== Entries provided ==

<file path="src/hdl/afl_pkg.sv">
// Shared types and codes for the addressed frame link node.
// No dependencies; imported by every module of the block.
package afl_pkg;

   // input operation codes
   localparam logic [1:0] OP_RX_BYTE = 2'd0;
   localparam logic [1:0] OP_TICK    = 2'd1;
   localparam logic [1:0] OP_SEND    = 2'd2;
   localparam logic [1:0] OP_TX_BYTE = 2'd3;

   // result kinds
   localparam logic [2:0] KIND_TX_BYTE   = 3'd0;
   localparam logic [2:0] KIND_RX_BYTE   = 3'd1;
   localparam logic [2:0] KIND_DONE      = 3'd2;
   localparam logic [2:0] KIND_ACK_SEEN  = 3'd3;
   localparam logic [2:0] KIND_TIMEOUT   = 3'd4;
   localparam logic [2:0] KIND_ABORT     = 3'd5;
   localparam logic [2:0] KIND_REJECTED  = 3'd6;

   // register indexes
   localparam logic [1:0] REG_OWN_ID      = 2'd0;
   localparam logic [1:0] REG_ACK_WAIT    = 2'd1;
   localparam logic [1:0] REG_READ_WINDOW = 2'd2;
   localparam logic [1:0] REG_ACK_CODE    = 2'd3;

   // receive phases
   localparam logic [1:0] PH_IDLE    = 2'd0;
   localparam logic [1:0] PH_HEADER  = 2'd1;
   localparam logic [1:0] PH_PAYLOAD = 2'd2;

   localparam int          MAX_RESULTS = 7;
   localparam logic [15:0] READ_WINDOW_RESET = 16'd100;
   localparam logic [7:0]  BYTE_ZERO = 8'h00;
   localparam logic [15:0] COUNT_SAT = 16'hFFFF;

   // all results caused by one input item; header fields shared by the slots
   typedef struct packed {
      logic [MAX_RESULTS-1:0][2:0] kind;
      logic [MAX_RESULTS-1:0][7:0] data;
      logic [MAX_RESULTS-1:0]      show_hdr;
      logic [7:0]                  peer_id;
      logic [7:0]                  frame_type;
      logic [15:0]                 frame_length;
      logic [2:0]                  count;
   } desc_type;

endpackage

</file>
<file path="src/hdl/addressed_frame_link_with_ack_core.sv">
// Addressed frame link node with acknowledge: request channel (received
// bytes, millisecond ticks, send requests, send payload bytes), response
// channel of result items and a register write port.
// Usage:
//  - req_op selects the operation; a transfer happens when req_valid is high
//    and req_stall low. Node state updates on that edge.
//  - Each item gives zero to seven responses; rsp_last marks the final one.
//    Items that give no response leave no trace on the response channel.
//  - The first response is presented once the item's descriptor has passed
//    through the pending buffer register into the serialiser.
//  - Output rate: one response per cycle while rsp_stall is low; an item holds
//    the serialiser until its last response is taken. One further descriptor
//    is buffered, so a new request is taken while the previous one is still
//    being sent out.
//  - When the receiver raises rsp_stall, the response holds; req_stall is high
//    while the buffer is full and the serialiser cannot take it that cycle.
//  - csr_ready is always high; write registers only while no responses are
//    outstanding (0 own_id, 1 ack_wait_limit, 2 read_window, 3 ack_code).
//  - Synchronous reset clears all node state, buffers and registers
//    (read_window returns to 100).
module addressed_frame_link_with_ack_core import afl_pkg::*; #(
   parameter int MAX_PAYLOAD = 256
) (
   input  logic        clock,
   input  logic        reset,
   input  logic        req_valid,
   output logic        req_stall,
   input  logic [1:0]  req_op,
   input  logic [7:0]  req_byte_in,
   input  logic [7:0]  req_dest_id,
   input  logic [7:0]  req_send_type,
   input  logic [15:0] req_send_length,
   input  logic        req_want_ack,
   output logic        rsp_valid,
   input  logic        rsp_stall,
   output logic [2:0]  rsp_kind,
   output logic [7:0]  rsp_data_byte,
   output logic [7:0]  rsp_peer_id,
   output logic [7:0]  rsp_frame_type,
   output logic [15:0] rsp_frame_length,
   output logic        rsp_last,
   input  logic        csr_valid,
   output logic        csr_ready,
   input  logic [1:0]  csr_index,
   input  logic [15:0] csr_wdata
);

   desc_type desc;
   logic     desc_valid, desc_ready, accept;

   assign req_stall = !desc_ready;
   assign accept    = req_valid && desc_ready;
   assign csr_ready = 1'b1;

   afl_node #(
      .MAX_PAYLOAD (MAX_PAYLOAD)
   ) u_node (
      .clock       (clock),
      .reset       (reset),
      .accept      (accept),
      .op          (req_op),
      .byte_in     (req_byte_in),
      .dest_id     (req_dest_id),
      .send_type   (req_send_type),
      .send_length (req_send_length),
      .want_ack    (req_want_ack),
      .csr_we      (csr_valid),
      .csr_index   (csr_index),
      .csr_wdata   (csr_wdata),
      .desc        (desc),
      .desc_valid  (desc_valid)
   );

   afl_emit u_emit (
      .clock            (clock),
      .reset            (reset),
      .desc             (desc),
      .desc_valid       (desc_valid),
      .desc_ready       (desc_ready),
      .rsp_valid        (rsp_valid),
      .rsp_stall        (rsp_stall),
      .rsp_kind         (rsp_kind),
      .rsp_data_byte    (rsp_data_byte),
      .rsp_peer_id      (rsp_peer_id),
      .rsp_frame_type   (rsp_frame_type),
      .rsp_frame_length (rsp_frame_length),
      .rsp_last         (rsp_last)
   );

endmodule

</file>
<file path="src/hdl/afl_node.sv">
// Node state, configuration registers and per-item result builder.
// Depends on afl_pkg.
module afl_node import afl_pkg::*; #(
   parameter int MAX_PAYLOAD = 256
) (
   input  logic        clock,
   input  logic        reset,
   input  logic        accept,
   input  logic [1:0]  op,
   input  logic [7:0]  byte_in,
   input  logic [7:0]  dest_id,
   input  logic [7:0]  send_type,
   input  logic [15:0] send_length,
   input  logic        want_ack,
   input  logic        csr_we,
   input  logic [1:0]  csr_index,
   input  logic [15:0] csr_wdata,
   output desc_type    desc,
   output logic        desc_valid
);

   logic [7:0]  own_id_ff, ack_code_ff;
   logic [15:0] ack_wait_ff, read_window_ff;

   logic [1:0]       phase_ff, phase_in;
   logic [3:0][7:0]  hdr_ff, hdr_in;
   logic [15:0]      cnt_ff, cnt_in;
   logic [15:0]      wtimer_ff, wtimer_in;
   logic             awaiting_ff, awaiting_in;
   logic [15:0]      since_ff, since_in;
   logic [15:0]      txrem_ff, txrem_in;
   logic [15:0]      rxlen_ff, rxlen_in;

   logic [1:0]  phase_v;
   logic [15:0] cnt_v;
   logic [15:0] len_v;
   logic [15:0] wt_v, ss_v;
   logic        finish;
   logic [2:0]  n;
   desc_type    d;

   // config is to be written by the user only while idle; the block does not enforce it
   always_ff @(posedge clock) begin
      if (reset) begin
         own_id_ff      <= '0;
         ack_wait_ff    <= '0;
         read_window_ff <= READ_WINDOW_RESET;
         ack_code_ff    <= '0;
      end else if (csr_we) begin
         unique case (csr_index)
            REG_OWN_ID:      own_id_ff      <= csr_wdata[7:0];
            REG_ACK_WAIT:    ack_wait_ff    <= csr_wdata;
            REG_READ_WINDOW: read_window_ff <= csr_wdata;
            REG_ACK_CODE:    ack_code_ff    <= csr_wdata[7:0];
            default:         own_id_ff      <= own_id_ff;
         endcase
      end
   end

   always_comb begin
      phase_in    = phase_ff;
      hdr_in      = hdr_ff;
      cnt_in      = cnt_ff;
      wtimer_in   = wtimer_ff;
      awaiting_in = awaiting_ff;
      since_in    = since_ff;
      txrem_in    = txrem_ff;
      rxlen_in    = rxlen_ff;
      phase_v     = phase_ff;
      cnt_v       = cnt_ff;
      len_v       = rxlen_ff;
      wt_v        = wtimer_ff;
      ss_v        = since_ff;
      finish      = 1'b0;
      n           = '0;
      d           = '0;
      d.peer_id   = hdr_ff[1];
      d.frame_type = hdr_ff[2];

      case (op)
         OP_RX_BYTE: begin
            if (phase_ff == PH_IDLE) begin
               phase_v   = PH_HEADER;
               cnt_v     = '0;
               wtimer_in = '0;
            end
            if (phase_v == PH_HEADER) begin
               if (cnt_v < 16'd4) begin
                  hdr_in[cnt_v[1:0]] = byte_in;
                  cnt_in   = cnt_v + 16'd1;
                  phase_in = PH_HEADER;
               end else begin
                  len_v    = {hdr_ff[3], byte_in};
                  rxlen_in = len_v;
                  if ({1'b0, len_v} > 17'(MAX_PAYLOAD)) begin
                     phase_in = PH_IDLE;
                     cnt_in   = '0;
                     d.kind[n] = KIND_ABORT;
                     d.show_hdr[n] = 1'b1;
                     n = n + 3'd1;
                  end else if (len_v == 16'd0) begin
                     finish = 1'b1;
                  end else begin
                     phase_in  = PH_PAYLOAD;
                     cnt_in    = '0;
                     wtimer_in = '0;
                  end
               end
            end else begin
               cnt_in = cnt_ff + 16'd1;
               if (hdr_ff[0] == own_id_ff && hdr_ff[2] != ack_code_ff) begin
                  d.kind[n] = KIND_RX_BYTE;
                  d.data[n] = byte_in;
                  d.show_hdr[n] = 1'b1;
                  n = n + 3'd1;
               end
               if (cnt_in >= rxlen_ff) finish = 1'b1;
            end
            if (finish) begin
               phase_in = PH_IDLE;
               cnt_in   = '0;
               if (hdr_ff[0] == own_id_ff) begin
                  if (hdr_ff[2] == ack_code_ff) begin
                     awaiting_in = 1'b0;
                     d.kind[n] = KIND_ACK_SEEN;
                     d.show_hdr[n] = 1'b1;
                     n = n + 3'd1;
                  end else begin
                     if (hdr_ff[1] != own_id_ff) begin
                        // acknowledge frame back to the sender
                        d.kind[n] = KIND_TX_BYTE; d.data[n] = hdr_ff[1];
                        n = n + 3'd1;
                        d.kind[n] = KIND_TX_BYTE; d.data[n] = own_id_ff;
                        n = n + 3'd1;
                        d.kind[n] = KIND_TX_BYTE; d.data[n] = ack_code_ff;
                        n = n + 3'd1;
                        d.kind[n] = KIND_TX_BYTE; d.data[n] = BYTE_ZERO;
                        n = n + 3'd1;
                        d.kind[n] = KIND_TX_BYTE; d.data[n] = BYTE_ZERO;
                        n = n + 3'd1;
                     end
                     d.kind[n] = KIND_DONE;
                     d.show_hdr[n] = 1'b1;
                     n = n + 3'd1;
                  end
               end
            end
         end
         OP_TICK: begin
            if (phase_ff != PH_IDLE) begin
               if (wtimer_ff != COUNT_SAT) wt_v = wtimer_ff + 16'd1;
               wtimer_in = wt_v;
               if (wt_v >= read_window_ff) begin
                  d.kind[n] = KIND_ABORT;
                  d.show_hdr[n] = (phase_ff == PH_PAYLOAD);
                  n = n + 3'd1;
                  phase_in = PH_IDLE;
                  cnt_in   = '0;
               end
            end
            if (awaiting_ff) begin
               if (since_ff != COUNT_SAT) ss_v = since_ff + 16'd1;
               since_in = ss_v;
               if (ss_v > ack_wait_ff) begin
                  awaiting_in = 1'b0;
                  d.kind[n] = KIND_TIMEOUT;
                  n = n + 3'd1;
               end
            end
         end
         OP_SEND: begin
            if (txrem_ff != 16'd0 || {1'b0, send_length} > 17'(MAX_PAYLOAD) ||
                dest_id == own_id_ff) begin
               d.kind[n] = KIND_REJECTED;
               n = n + 3'd1;
            end else begin
               d.kind[n] = KIND_TX_BYTE; d.data[n] = dest_id;
               n = n + 3'd1;
               d.kind[n] = KIND_TX_BYTE; d.data[n] = own_id_ff;
               n = n + 3'd1;
               d.kind[n] = KIND_TX_BYTE; d.data[n] = send_type;
               n = n + 3'd1;
               d.kind[n] = KIND_TX_BYTE; d.data[n] = send_length[15:8];
               n = n + 3'd1;
               d.kind[n] = KIND_TX_BYTE; d.data[n] = send_length[7:0];
               n = n + 3'd1;
               txrem_in    = send_length;
               awaiting_in = want_ack;
               since_in    = '0;
            end
         end
         default: begin
            if (txrem_ff != 16'd0) begin
               txrem_in = txrem_ff - 16'd1;
               d.kind[n] = KIND_TX_BYTE;
               d.data[n] = byte_in;
               n = n + 3'd1;
            end
         end
      endcase

      d.frame_length = len_v;
      d.count        = n;
   end

   always_ff @(posedge clock) begin
      if (reset) begin
         phase_ff    <= PH_IDLE;
         hdr_ff      <= '0;
         cnt_ff      <= '0;
         wtimer_ff   <= '0;
         awaiting_ff <= 1'b0;
         since_ff    <= '0;
         txrem_ff    <= '0;
         rxlen_ff    <= '0;
      end else if (accept) begin
         phase_ff    <= phase_in;
         hdr_ff      <= hdr_in;
         cnt_ff      <= cnt_in;
         wtimer_ff   <= wtimer_in;
         awaiting_ff <= awaiting_in;
         since_ff    <= since_in;
         txrem_ff    <= txrem_in;
         rxlen_ff    <= rxlen_in;
      end
   end

   assign desc       = d;
   assign desc_valid = accept && (n != 3'd0);

endmodule

</file>
<file path="src/hdl/afl_emit.sv">
// Result serialiser: one pending descriptor plus the one being sent out.
// Depends on afl_pkg.
module afl_emit import afl_pkg::*; (
   input  logic        clock,
   input  logic        reset,
   input  desc_type    desc,
   input  logic        desc_valid,
   output logic        desc_ready,
   output logic        rsp_valid,
   input  logic        rsp_stall,
   output logic [2:0]  rsp_kind,
   output logic [7:0]  rsp_data_byte,
   output logic [7:0]  rsp_peer_id,
   output logic [7:0]  rsp_frame_type,
   output logic [15:0] rsp_frame_length,
   output logic        rsp_last
);

   desc_type   pend_ff, act_ff;
   logic       pend_full_ff, pend_full_in;
   logic       act_busy_ff, act_busy_in;
   logic [2:0] idx_ff, idx_in;
   logic       take, last_take, move, is_last;

   assign is_last   = (idx_ff == act_ff.count - 3'd1);
   assign take      = act_busy_ff && !rsp_stall;
   assign last_take = take && is_last;
   assign move      = pend_full_ff && (!act_busy_ff || last_take);

   always_comb begin
      pend_full_in = pend_full_ff;
      act_busy_in  = act_busy_ff;
      idx_in       = idx_ff;
      if (desc_valid) pend_full_in = 1'b1;
      else if (move)  pend_full_in = 1'b0;
      if (move) begin
         act_busy_in = 1'b1;
         idx_in      = '0;
      end else if (last_take) begin
         act_busy_in = 1'b0;
      end else if (take) begin
         idx_in = idx_ff + 3'd1;
      end
   end

   always_ff @(posedge clock) begin
      if (reset) begin
         pend_full_ff <= 1'b0;
         act_busy_ff  <= 1'b0;
         idx_ff       <= '0;
      end else begin
         pend_full_ff <= pend_full_in;
         act_busy_ff  <= act_busy_in;
         idx_ff       <= idx_in;
      end
   end

   always_ff @(posedge clock) begin
      if (desc_valid) pend_ff <= desc;
      if (move)       act_ff  <= pend_ff;
   end

   // buffer refills in the cycle its descriptor moves on
   assign desc_ready       = !pend_full_ff || move;
   assign rsp_valid        = act_busy_ff;
   assign rsp_kind         = act_ff.kind[idx_ff];
   assign rsp_data_byte    = act_ff.data[idx_ff];
   assign rsp_peer_id      = act_ff.show_hdr[idx_ff] ? act_ff.peer_id : 8'd0;
   assign rsp_frame_type   = act_ff.show_hdr[idx_ff] ? act_ff.frame_type : 8'd0;
   assign rsp_frame_length = act_ff.show_hdr[idx_ff] ? act_ff.frame_length : 16'd0;
   assign rsp_last         = is_last;

endmodule
</file>
<file path="config.mk">
export PLATFORM = sky130hd
export DESIGN_NAME = addressed_frame_link_with_ack_core
export DESIGN_NICKNAME = d
export VERILOG_FILES = /design/src/hdl/afl_pkg.sv /design/src/hdl/addressed_frame_link_with_ack_core.sv /design/src/hdl/afl_node.sv /design/src/hdl/afl_emit.sv
export SDC_FILE = /design/constraint.sdc
export NUM_CORES = 1
export LEC_CHECK = 0
export BUFFER_PORTS_ARGS = -buffer_cell sky130_fd_sc_hd__buf_2
export CAP_MARGIN = 5
export CORE_MARGIN = 4
export CORE_UTILIZATION = 40
export CTS_CLUSTER_SIZE = 24
export DETAILED_ROUTE_END_ITERATION = 12
export PLACE_DENSITY = 0.56
export RECOVER_POWER = 25
export REMOVE_ABC_BUFFERS = 1
export SETUP_SLACK_MARGIN = 0.1
export SLEW_MARGIN = 40
export SYNTH_ARGS = -nofsm -noshare
export SYNTH_HDL_FRONTEND = slang
export SYNTH_SLANG_ARGS = --single-unit
</file>
<file path="constraint.sdc">
create_clock -name clock -period 9.35 [get_ports clock]
set_input_delay 0 -clock clock [delete_from_list [all_inputs] [get_ports clock]]
set_output_delay 0 -clock clock [all_outputs]
set_load 0.005 [all_outputs]
</file>
==> flow_summary.yaml <==
logic_synthesis:
  synth_top_area_cell: "edfxtp_1"
  ys_ff_latch: 350
  synthCells: 1696
  yosysMostFrequentCell: "nand2_1"
  synth_top_area_share_pct: 32.1
  ys_top_cells_by_count: "nand2_1, edfxtp_1, dfxtp_1, nor2_1, a21oi_1"
  seq_area_frac_synth_pct: 51.8
  yosysWarnings: 0
  async_flop_share_pct: 0
  syn_area_per_cell_um2: 10.0
  syn_area_um2: 17000
  ys_types: 76
  yosys-top-cells-area: "edfxtp_1, dfxtp_1, ha_1, mux2i_1, nand2_1"
  synth-edff-count: 182
  synth-main-ff-cell: "edfxtp_1"
timing:
  setup_viol: 0
  hold_viol: 0
  finalClockSkew_ns: 0.0187
  report.final.slew_viol_count: 150
  min_period_ns: 6.76
  worstMarginPinSlew_ns: 3.64
  rsz0062_at_grt: "false"
  setup_tns_ns: 0
  fmaxAchievable_mhz: 148
  whs_ns: 0.0590
  relSlewSlack_pct: -143
  final.period_utilization_pct: 72.3
worst_setup_path:
  cp_num_buf_inv: 4
  r2r_cells: 16
  cp.arrival_ns: 7.18
  critPathLaunch: "reset"
  critical_path.most_common_cell: "clkbuf_1"
  r2r_slack_ns: 2.99
  cp_slowest_cell: "clkbuf_1"
  slowest_delay_ns: 2.68
  timing.rr.end: "u_emit.pend_ff[12]"
  cp_max_fo: 80
  cp.required_ns: 9.77
  critical_path.top_delay_family: "buffers and inverters"
  r2r_start: "u_node.cnt_ff[2]"
  crit_type: "primary input to flip-flop"
  crit_chain: "dlygate4sd3_1 -> clkbuf_1 -> clkbuf_1 -> clkbuf_1 -> nor3b_1 -> a32oi_1 -> o21ai_0"
  startpoint_type: "primary input"
  end_kind: "flip-flop"
global_route:
  grtUsageTotal_pct: 18.8
  grt_max_degree: 81
  grt_overflow: 0
  grt_pass1_wl_mm: 70.3
  grt_pass1_vias: 12558
  antenna_found_initial: 0
floorplan:
  io_pins: 113
  core_um2: 42000
  chipHeight_um: 214
  start_util_pct: 40.5
  fp.dieW_um: 214
  die-area_um2: 46000
  rows: 75
route:
  wl_met2_mm: 20.4
  drt_wl_total_mm: 44.3
  ant_nets: 0
  first_pass_iters: 5
  drc: 0
  drt_iter0_markers: 884
  wl_met3_mm: 2.05
  wl_per_cell_um: 18.5
  met1_length_mm: 20.8
  num_vias: 12933
  routed_via_density: 5.40
  highest_layer: "met4"
flow_run:
  max-cap-violations: 3
outcome:
  violations: "capacitance limit, slew limit"
  status: "finished, violations left"
placed_design:
  gp_congestion: 0.862
  io_buffers: 111
  dpl_cell_area_um2: 18000
  dp_hpwl_mm: 30.7
cts:
  cts-root-buf: "clkbuf_16"
  post_cts_resized: 0
  clockBufferDepth: 3
  cts_tree: "built"
  htree_levels: 2
  clk_latency_ns: 0.55
  cts.sinks: 350
  clk_pin_slew_worst_paths_ns: 0.06
  cts_made_buffers: 40
cells_and_area:
  diodes: 0
  layout-drive-gt1-share_pct: 12.0
  nNetsFinal: 1959
  final_cell_area_um2: 20000
  syn_to_final_growth_pct: 17.1
  final_util_pct: 47.5
pwr:
  peakVddDrop_mv: 0.118
  p_per_area_nw_per_um2: 213
  leakage_uw: 0.00745
hold_path:
  hold_path.startpoint: "req_dest_id[6]"
  worstHoldPathType: "primary input to flip-flop"
  min_to: "u_emit.pend_ff[48]"
  whs_path_depth: 4
==> sequential cells by signal (all words and copies together) (netlist names) <==
signal and flops:
u_node.read_window_ff 16, u_node.wtimer_ff 16, u_node.own_id_ff 8, u_node.ack_wait_ff 16, u_emit.rsp_valid 1, u_node.awaiting_ff 1
u_node.since_ff 16, u_emit.act_ff 91, u_node.rxlen_ff 16, u_emit.idx_ff 3, u_node.hdr_ff 16, u_node.desc 16
u_node.ack_code_ff 8, u_emit.pend_full_ff 1, u_node.cnt_ff 16, u_node.phase_ff 2, u_node.txrem_ff 16, u_emit.pend_ff 91
==> cell usage in the layout (no fill, tap or decap), drive strengths merged, types with 8 or more instances in the layout <==
master / count
or3: 14
and3: 13
nor2: 126
buf: 118
nand2: 183
a21oi: 120
nor4: 21
nand2b: 16
xor2: 21
nor2b: 40
nand3: 68
clkinv: 15
mux2: 21
nand4: 23
a22oi: 29
inv: 80
and2: 30
dlygate4sd3: 63
o22ai: 9
clkbuf: 56
ha: 68
xnor2: 52
dfxtp: 168
o21a: 12
edfxtp: 182
a21o: 10
o21ai: 73
a22o: 8
nor3b: 9
mux2i: 75
nor3: 28
==> worst min-delay path: cells and delay by family <==
kind | cells | cell delay (ns)
compound gates | 2 | 0.26
buf+inv | 1 | 0.14
simple gates | 1 | 0.06
==> cells by family after synthesis <==
kind of cell	share of synthesized area [%]
muxes	5.79
xor gates and xnor gates	3.75
AOI/OAI and AO/OA	12.3
adders and majority gates	4.99
other	0.0441
DFF	51.8
buffers and inverters	4.08
and+or+nand+nor	17.2
==> stage by stage <==
stage	worst slack [ns]	total power [uW]	cells
after floorplan	2.68	2420	1597
after global placement	2.78	2640	2259
after detailed placement	3.10	2660	2259
after CTS	3.08	4300	2396
after global routing	1.89	4460	2396
final	2.59	4250	2396
==> area by class of cell <==
class / instances / area, um2
clock buffers: 51 / 1070
clock inverters: 23 / 272
fillers: 3917 / 22100
inverters: 78 / 293
multi-input cells: 1169 / 7550
flip-flops and latches: 350 / 8830
well taps: 539 / 674
repair buffers: 186 / 1260
==> where the power goes <==
group	switching, uW	leakage [uW]	total, uW	internal [uW]
clock	625	0.000660	1610	980
combinational	467	0.00373	747	280
sequential	69.0	0.00306	1890	1820
total	1160	0.00745	4250	3080
==> repair_timing <==
item / CTS / global route
hold endpoints to repair: 126 / 0
setup buffers: 0 / 0
hold buffers: 63 / 0
==> layer usage <==
layer,track usage (%),up-vias
met5,0,-
met4,5.77,0
met3,2.66,61
met2,30.1,314
met1,26.8,6208
li1,-,6350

===

* [Work to complete]: Return nothing but the lines from the top of the records above through the line that has "localparam logic [1:0] OP_TICK". Keep each one exact.

* [Answer area]:
<file path="src/hdl/afl_pkg.sv">
// Shared types and codes for the addressed frame link node.
// No dependencies; imported by every module of the block.
package afl_pkg;

   // input operation codes
   localparam logic [1:0] OP_RX_BYTE = 2'd0;
   localparam logic [1:0] OP_TICK    = 2'd1;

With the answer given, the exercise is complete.